Heat pump engineers who cited a lack of customer demand as an issue believe customers aren’t choosing to progress with installations either because of the general cost of heat pump installations, or because they’ve received a cheaper quote from other companies. This suggests that even with government-funded grants, additional finance schemes for heat pump installations are needed.

Recruitment is an even bigger issue for larger heat pump businesses. For heat pump businesses with 6 or more staff, 41% said that finding additional staff is the biggest barrier.

This barrier in recruitment is a particular challenge as many heat pump companies reported that they were looking to expand, with a large majority of respondents (81%) from firms with 6 or more staff reporting that they were likely or very likely to employ new staff in the next 12 months. 

While all heat pump business owners noted they needed to boost their businesses’ skills in core areas like heat loss surveying (16%), administration (14%), heating system design (13%), plumbing (11%) and F-Gas training (11%), owners of heat pump companies with 6 or more staff also noted that they needed candidates with broader skills to grow their business. Sales and marketing was the top skill desired overall and particularly by businesses with more staff, rising from 18% overall to 28% for companies with 6 or more staff.

Smaller heat pump businesses – sole traders and company owners with 1-5 employees – had a much lower confidence in the level of training that graduates from apprenticeship schemes have compared to larger heat pump company owners. Two thirds of sole traders (60%) and company owners with 1-5 employees (66%) had no or very little confidence in the training of recent graduates from apprenticeships. In particular, they thought that the training apprentices receive on practical heat pump installation and general plumbing skills needed improving. 

Nesta’s previous research has suggested that around 37,000 installers might be needed by 2030 to deliver on the UK’s net zero commitments. 

Oliver Zanetti, mission manager of sustainable future at Nesta, said: “Heat pump installers in Britain are getting on with the job of helping people decarbonise their homes. While political uncertainty has caused some disruption in the heat pump market, the UK has a committed and expert core heat pump installer workforce.
“Any policymaker that wants the UK to meet its net zero targets should be listening to what installers are actually saying and helping to grow the industry. We conducted the first survey of heat pump installers run in close collaboration with industry to understand the blockers and opportunities it faces. It’s clear that staff recruitment continues to be an issue for an industry that needs to expand to meet future demand. To recruit the next generation of installers, colleges and industry must work together to improve apprenticeship courses.”

Nathan Gambling, heat pump training consultant and host of BetaTalk podcast, said: “The report highlights the importance of Umbrella Schemes and BetaTeach will continue to observe how the different types of Umbrella Schemes can engender competence and support learning. The survey also drew attention to the fact that practical experience with heat pumps is important for employers wishing to take on new staff. 

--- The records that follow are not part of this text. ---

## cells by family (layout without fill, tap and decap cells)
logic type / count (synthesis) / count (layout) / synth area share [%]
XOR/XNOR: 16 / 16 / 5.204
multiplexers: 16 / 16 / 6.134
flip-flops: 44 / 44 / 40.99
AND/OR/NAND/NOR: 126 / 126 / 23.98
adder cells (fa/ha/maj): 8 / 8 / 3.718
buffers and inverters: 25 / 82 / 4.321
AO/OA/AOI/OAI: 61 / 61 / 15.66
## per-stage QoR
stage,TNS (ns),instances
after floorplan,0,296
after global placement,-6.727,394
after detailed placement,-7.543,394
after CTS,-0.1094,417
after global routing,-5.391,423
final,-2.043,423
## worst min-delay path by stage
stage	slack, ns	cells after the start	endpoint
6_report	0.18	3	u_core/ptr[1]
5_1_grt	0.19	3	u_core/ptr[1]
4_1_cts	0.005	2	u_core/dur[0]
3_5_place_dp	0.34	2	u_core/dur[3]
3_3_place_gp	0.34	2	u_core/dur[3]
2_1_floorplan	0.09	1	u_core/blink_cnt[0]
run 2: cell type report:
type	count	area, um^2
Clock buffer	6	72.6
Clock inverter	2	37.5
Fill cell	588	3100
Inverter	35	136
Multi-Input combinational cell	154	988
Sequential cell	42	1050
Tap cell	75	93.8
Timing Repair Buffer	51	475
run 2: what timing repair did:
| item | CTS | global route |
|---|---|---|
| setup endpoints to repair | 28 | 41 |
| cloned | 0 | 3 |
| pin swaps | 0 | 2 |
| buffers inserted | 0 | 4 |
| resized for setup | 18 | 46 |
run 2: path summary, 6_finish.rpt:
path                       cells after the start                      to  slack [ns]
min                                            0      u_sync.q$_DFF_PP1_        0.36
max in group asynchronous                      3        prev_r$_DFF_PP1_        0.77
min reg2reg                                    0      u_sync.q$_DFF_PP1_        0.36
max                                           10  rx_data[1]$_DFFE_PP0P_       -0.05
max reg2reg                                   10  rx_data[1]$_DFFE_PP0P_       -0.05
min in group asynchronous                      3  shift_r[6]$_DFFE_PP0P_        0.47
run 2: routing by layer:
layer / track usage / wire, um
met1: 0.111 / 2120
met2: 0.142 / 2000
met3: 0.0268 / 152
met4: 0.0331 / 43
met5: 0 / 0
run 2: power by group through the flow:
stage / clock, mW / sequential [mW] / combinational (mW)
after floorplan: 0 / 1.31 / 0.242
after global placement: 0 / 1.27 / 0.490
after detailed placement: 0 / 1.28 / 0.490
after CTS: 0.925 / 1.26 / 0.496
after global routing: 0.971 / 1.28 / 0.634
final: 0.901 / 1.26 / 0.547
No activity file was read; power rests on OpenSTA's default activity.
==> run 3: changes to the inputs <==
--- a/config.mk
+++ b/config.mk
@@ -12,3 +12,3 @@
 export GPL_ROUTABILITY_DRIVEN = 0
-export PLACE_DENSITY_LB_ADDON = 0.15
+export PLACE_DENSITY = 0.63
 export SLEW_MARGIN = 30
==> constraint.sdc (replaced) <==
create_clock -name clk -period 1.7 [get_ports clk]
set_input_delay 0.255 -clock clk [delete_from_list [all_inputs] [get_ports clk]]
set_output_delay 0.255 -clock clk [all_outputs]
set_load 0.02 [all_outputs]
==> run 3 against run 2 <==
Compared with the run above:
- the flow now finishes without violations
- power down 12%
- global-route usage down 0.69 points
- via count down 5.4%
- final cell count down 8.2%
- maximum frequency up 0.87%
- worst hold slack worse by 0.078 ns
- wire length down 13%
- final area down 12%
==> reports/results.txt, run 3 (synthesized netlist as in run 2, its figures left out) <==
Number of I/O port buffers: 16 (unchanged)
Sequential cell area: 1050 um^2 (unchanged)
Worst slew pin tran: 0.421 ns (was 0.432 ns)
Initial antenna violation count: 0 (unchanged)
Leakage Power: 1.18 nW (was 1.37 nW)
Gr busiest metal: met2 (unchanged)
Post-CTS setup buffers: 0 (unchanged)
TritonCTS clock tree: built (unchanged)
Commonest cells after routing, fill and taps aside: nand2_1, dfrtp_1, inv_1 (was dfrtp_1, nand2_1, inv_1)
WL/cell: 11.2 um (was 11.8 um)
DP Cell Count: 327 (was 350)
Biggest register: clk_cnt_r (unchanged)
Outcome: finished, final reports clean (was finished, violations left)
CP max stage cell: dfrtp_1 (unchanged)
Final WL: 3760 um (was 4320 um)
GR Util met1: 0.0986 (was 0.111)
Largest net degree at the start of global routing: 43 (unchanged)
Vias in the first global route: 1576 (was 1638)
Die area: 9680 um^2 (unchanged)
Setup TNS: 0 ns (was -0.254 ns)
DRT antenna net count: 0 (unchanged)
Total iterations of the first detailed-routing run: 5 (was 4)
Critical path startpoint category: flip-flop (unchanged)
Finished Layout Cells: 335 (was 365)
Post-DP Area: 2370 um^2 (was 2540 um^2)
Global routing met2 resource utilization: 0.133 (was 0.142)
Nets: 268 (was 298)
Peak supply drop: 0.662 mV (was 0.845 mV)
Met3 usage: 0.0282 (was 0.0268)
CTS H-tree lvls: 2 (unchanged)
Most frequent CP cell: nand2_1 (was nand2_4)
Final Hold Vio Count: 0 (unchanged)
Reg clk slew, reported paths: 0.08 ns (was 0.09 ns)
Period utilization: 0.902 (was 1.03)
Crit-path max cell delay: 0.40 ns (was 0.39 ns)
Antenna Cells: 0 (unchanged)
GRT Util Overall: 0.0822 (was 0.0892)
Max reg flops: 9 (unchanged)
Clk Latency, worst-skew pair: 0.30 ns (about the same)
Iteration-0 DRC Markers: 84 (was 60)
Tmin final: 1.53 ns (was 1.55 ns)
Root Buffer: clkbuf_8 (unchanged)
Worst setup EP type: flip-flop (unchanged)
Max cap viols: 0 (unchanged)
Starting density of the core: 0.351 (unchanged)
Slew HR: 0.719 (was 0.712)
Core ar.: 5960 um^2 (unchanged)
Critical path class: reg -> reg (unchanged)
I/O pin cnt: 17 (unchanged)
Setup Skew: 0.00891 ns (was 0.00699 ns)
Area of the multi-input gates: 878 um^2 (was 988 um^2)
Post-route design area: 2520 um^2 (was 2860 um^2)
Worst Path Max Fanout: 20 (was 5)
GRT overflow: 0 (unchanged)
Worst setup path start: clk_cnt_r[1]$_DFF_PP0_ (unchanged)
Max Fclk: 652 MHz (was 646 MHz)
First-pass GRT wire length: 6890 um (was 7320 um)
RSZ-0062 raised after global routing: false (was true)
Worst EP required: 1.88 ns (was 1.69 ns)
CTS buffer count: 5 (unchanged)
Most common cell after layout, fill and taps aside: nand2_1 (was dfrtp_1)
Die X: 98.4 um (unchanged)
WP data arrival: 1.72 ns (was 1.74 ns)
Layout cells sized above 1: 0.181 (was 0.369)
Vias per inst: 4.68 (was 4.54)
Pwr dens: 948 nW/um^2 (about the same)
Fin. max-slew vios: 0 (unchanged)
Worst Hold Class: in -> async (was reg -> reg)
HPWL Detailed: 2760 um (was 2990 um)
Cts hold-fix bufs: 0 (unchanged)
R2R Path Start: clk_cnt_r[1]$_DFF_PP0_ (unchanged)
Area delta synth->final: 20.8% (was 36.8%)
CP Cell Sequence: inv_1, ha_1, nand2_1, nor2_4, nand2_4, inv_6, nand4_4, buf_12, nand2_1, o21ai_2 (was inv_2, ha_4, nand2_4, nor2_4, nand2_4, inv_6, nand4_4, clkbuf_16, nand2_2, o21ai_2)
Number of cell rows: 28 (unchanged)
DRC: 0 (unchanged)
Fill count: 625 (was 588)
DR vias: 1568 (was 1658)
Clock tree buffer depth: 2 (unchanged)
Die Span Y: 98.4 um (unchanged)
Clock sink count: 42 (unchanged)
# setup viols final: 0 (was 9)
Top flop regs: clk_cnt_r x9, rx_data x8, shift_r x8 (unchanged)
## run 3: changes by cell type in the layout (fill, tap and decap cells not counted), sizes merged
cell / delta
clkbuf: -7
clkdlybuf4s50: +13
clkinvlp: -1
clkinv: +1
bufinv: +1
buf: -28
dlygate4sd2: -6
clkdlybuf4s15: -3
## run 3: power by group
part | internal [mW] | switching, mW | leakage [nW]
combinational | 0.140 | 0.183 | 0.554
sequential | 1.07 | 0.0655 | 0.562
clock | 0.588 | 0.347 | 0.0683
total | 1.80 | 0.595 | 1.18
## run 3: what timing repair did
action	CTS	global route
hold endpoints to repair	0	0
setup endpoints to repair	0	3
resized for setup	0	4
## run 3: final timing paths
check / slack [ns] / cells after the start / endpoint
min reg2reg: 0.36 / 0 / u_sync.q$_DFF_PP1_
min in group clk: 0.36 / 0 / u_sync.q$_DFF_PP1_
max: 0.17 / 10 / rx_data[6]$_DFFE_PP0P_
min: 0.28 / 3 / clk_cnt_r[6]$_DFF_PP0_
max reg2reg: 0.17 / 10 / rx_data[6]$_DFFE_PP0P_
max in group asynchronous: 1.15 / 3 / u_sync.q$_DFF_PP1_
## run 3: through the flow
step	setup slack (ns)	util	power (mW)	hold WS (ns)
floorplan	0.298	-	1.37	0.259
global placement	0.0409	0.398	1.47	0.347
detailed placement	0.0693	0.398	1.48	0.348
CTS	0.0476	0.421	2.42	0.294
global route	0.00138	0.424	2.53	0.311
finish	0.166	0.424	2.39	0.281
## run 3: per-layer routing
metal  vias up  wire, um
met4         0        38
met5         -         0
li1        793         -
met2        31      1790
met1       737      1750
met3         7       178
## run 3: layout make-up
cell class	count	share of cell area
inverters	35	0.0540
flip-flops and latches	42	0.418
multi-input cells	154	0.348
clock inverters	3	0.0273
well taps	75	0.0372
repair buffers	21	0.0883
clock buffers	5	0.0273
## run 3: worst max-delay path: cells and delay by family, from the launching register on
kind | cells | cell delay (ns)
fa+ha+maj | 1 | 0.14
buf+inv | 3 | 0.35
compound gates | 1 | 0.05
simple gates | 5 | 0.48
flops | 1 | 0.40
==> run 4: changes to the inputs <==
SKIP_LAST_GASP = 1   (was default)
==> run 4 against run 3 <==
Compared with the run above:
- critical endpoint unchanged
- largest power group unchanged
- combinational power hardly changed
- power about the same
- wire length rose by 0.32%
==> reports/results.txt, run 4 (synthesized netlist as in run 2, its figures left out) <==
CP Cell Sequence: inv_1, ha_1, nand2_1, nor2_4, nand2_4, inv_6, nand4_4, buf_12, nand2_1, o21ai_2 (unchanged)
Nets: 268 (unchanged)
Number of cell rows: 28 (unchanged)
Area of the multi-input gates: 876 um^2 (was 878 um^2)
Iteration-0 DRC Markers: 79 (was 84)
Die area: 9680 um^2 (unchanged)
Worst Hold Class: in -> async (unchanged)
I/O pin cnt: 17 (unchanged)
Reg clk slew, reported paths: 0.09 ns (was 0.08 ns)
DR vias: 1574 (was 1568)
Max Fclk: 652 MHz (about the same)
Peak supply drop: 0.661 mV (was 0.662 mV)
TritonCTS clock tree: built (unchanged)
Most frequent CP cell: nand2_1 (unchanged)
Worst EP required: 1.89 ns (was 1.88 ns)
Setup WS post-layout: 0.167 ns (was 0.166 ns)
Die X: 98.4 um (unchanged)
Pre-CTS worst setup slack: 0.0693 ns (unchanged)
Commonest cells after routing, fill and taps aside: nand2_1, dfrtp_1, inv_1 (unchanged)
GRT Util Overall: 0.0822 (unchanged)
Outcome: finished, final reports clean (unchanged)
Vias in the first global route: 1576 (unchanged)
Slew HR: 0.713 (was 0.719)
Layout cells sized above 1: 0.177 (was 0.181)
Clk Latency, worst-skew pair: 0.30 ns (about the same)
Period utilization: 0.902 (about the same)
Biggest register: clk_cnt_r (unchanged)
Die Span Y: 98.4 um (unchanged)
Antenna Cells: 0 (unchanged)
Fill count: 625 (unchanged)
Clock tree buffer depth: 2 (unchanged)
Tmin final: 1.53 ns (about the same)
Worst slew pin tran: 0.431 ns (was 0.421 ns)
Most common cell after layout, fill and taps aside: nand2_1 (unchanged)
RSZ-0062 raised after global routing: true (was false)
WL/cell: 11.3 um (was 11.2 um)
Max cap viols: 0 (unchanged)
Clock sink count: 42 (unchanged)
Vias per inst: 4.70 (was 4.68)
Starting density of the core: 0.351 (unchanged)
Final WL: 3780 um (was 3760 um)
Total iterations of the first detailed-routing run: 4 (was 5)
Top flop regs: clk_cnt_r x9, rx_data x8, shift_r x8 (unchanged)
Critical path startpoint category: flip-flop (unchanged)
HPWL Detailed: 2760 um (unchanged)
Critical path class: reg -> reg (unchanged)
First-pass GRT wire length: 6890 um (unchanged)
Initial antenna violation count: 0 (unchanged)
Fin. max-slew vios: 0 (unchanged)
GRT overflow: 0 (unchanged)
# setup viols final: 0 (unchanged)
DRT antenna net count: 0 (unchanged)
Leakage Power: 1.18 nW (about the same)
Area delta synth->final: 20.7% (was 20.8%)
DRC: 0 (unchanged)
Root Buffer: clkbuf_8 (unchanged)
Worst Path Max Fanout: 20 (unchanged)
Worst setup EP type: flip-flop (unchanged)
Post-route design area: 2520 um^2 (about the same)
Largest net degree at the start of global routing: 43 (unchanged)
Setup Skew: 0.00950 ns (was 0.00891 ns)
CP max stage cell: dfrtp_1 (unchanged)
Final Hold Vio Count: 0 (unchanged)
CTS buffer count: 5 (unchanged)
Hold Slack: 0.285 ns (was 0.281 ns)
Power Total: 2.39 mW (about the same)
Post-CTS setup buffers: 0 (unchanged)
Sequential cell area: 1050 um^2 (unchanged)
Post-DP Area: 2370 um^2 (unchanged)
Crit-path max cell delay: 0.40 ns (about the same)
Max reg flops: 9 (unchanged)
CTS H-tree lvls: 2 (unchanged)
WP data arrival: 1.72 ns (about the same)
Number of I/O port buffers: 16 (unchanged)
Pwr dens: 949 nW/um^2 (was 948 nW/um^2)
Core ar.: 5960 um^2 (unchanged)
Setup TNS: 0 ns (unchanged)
`config.mk`:
```
export PLATFORM = sky130hd
export DESIGN_NAME = wb_unit_flat
export DESIGN_NICKNAME = d
export VERILOG_FILES = /design/src/rtl/wb_unit_if.sv /design/src/rtl/wb_unit.sv /design/src/flat_wrapper.sv
export SDC_FILE = /design/constraint.sdc
export NUM_CORES = 1
export LEC_CHECK = 0
export BUFFER_PORTS_ARGS = -buffer_cell sky130_fd_sc_hd__buf_2
export CORE_MARGIN = 3
export CORE_UTILIZATION = 39
export CTS_BUF_LIST = sky130_fd_sc_hd__clkbuf_2
export DETAILED_ROUTE_END_ITERATION = 10
export GPL_TIMING_DRIVEN = 1
export MAX_ROUTING_LAYER = met4
export PLACE_DENSITY = 0.7
export SETUP_SLACK_MARGIN = 0.15
export SLEW_MARGIN = 15
export SYNTH_ARGS = -nofsm -noshare
export SYNTH_HDL_FRONTEND = slang
export SYNTH_SLANG_ARGS = --single-unit
```
`constraint.sdc`:
```
create_clock -name clk -period 2.1 [get_ports clk]
set_clock_uncertainty 0.2 [all_clocks]
set_input_delay 0.105 -clock clk [delete_from_list [all_inputs] [get_ports clk]]
set_output_delay 0.105 -clock clk [all_outputs]
set_load 0.01 [all_outputs]
```
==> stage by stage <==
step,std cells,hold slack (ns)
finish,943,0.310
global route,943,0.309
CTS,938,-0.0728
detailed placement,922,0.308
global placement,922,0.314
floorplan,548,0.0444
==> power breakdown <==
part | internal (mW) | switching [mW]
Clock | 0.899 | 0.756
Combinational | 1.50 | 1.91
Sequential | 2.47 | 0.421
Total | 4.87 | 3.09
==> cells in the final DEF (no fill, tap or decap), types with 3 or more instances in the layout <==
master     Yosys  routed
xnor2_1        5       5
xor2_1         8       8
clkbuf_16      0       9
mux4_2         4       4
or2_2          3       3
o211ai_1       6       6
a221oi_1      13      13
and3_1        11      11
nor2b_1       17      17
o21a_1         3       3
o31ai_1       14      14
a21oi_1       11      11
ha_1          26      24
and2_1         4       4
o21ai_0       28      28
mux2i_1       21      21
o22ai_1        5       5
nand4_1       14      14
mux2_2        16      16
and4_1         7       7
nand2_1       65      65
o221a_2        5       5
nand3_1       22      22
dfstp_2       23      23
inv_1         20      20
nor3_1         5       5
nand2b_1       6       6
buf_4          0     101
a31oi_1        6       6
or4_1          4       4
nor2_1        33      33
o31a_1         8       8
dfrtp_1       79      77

“The awarding bodies who issue heat pump qualifications are benefiting from Government financial support towards training. Yet the training, with no on-site practical experience or assessment, does not offer employers what they need. Arguably, financial and business support should exist for competent employers wishing to mentor and train the gas engineers looking to transition into heat pumps.”

Emma Bohan, managing director of IMS Heat Pumps, said: “The survey results show an existing, dedicated workforce able to install more heat pumps now, if the awareness amongst the general public was raised. To be able to grow the existing installer base, the call is loud and clear – support better access to training channels that can deliver apprentices and upskilled engineers with quality hands-on experience. 
“These two key learnings, combined with a request for staff and digital tools to assist with administration and a reduction in the overall burden of paperwork for installers and we will see a heating industry that is fully equipped to help people move from fossil fuel heating to heat pumps.”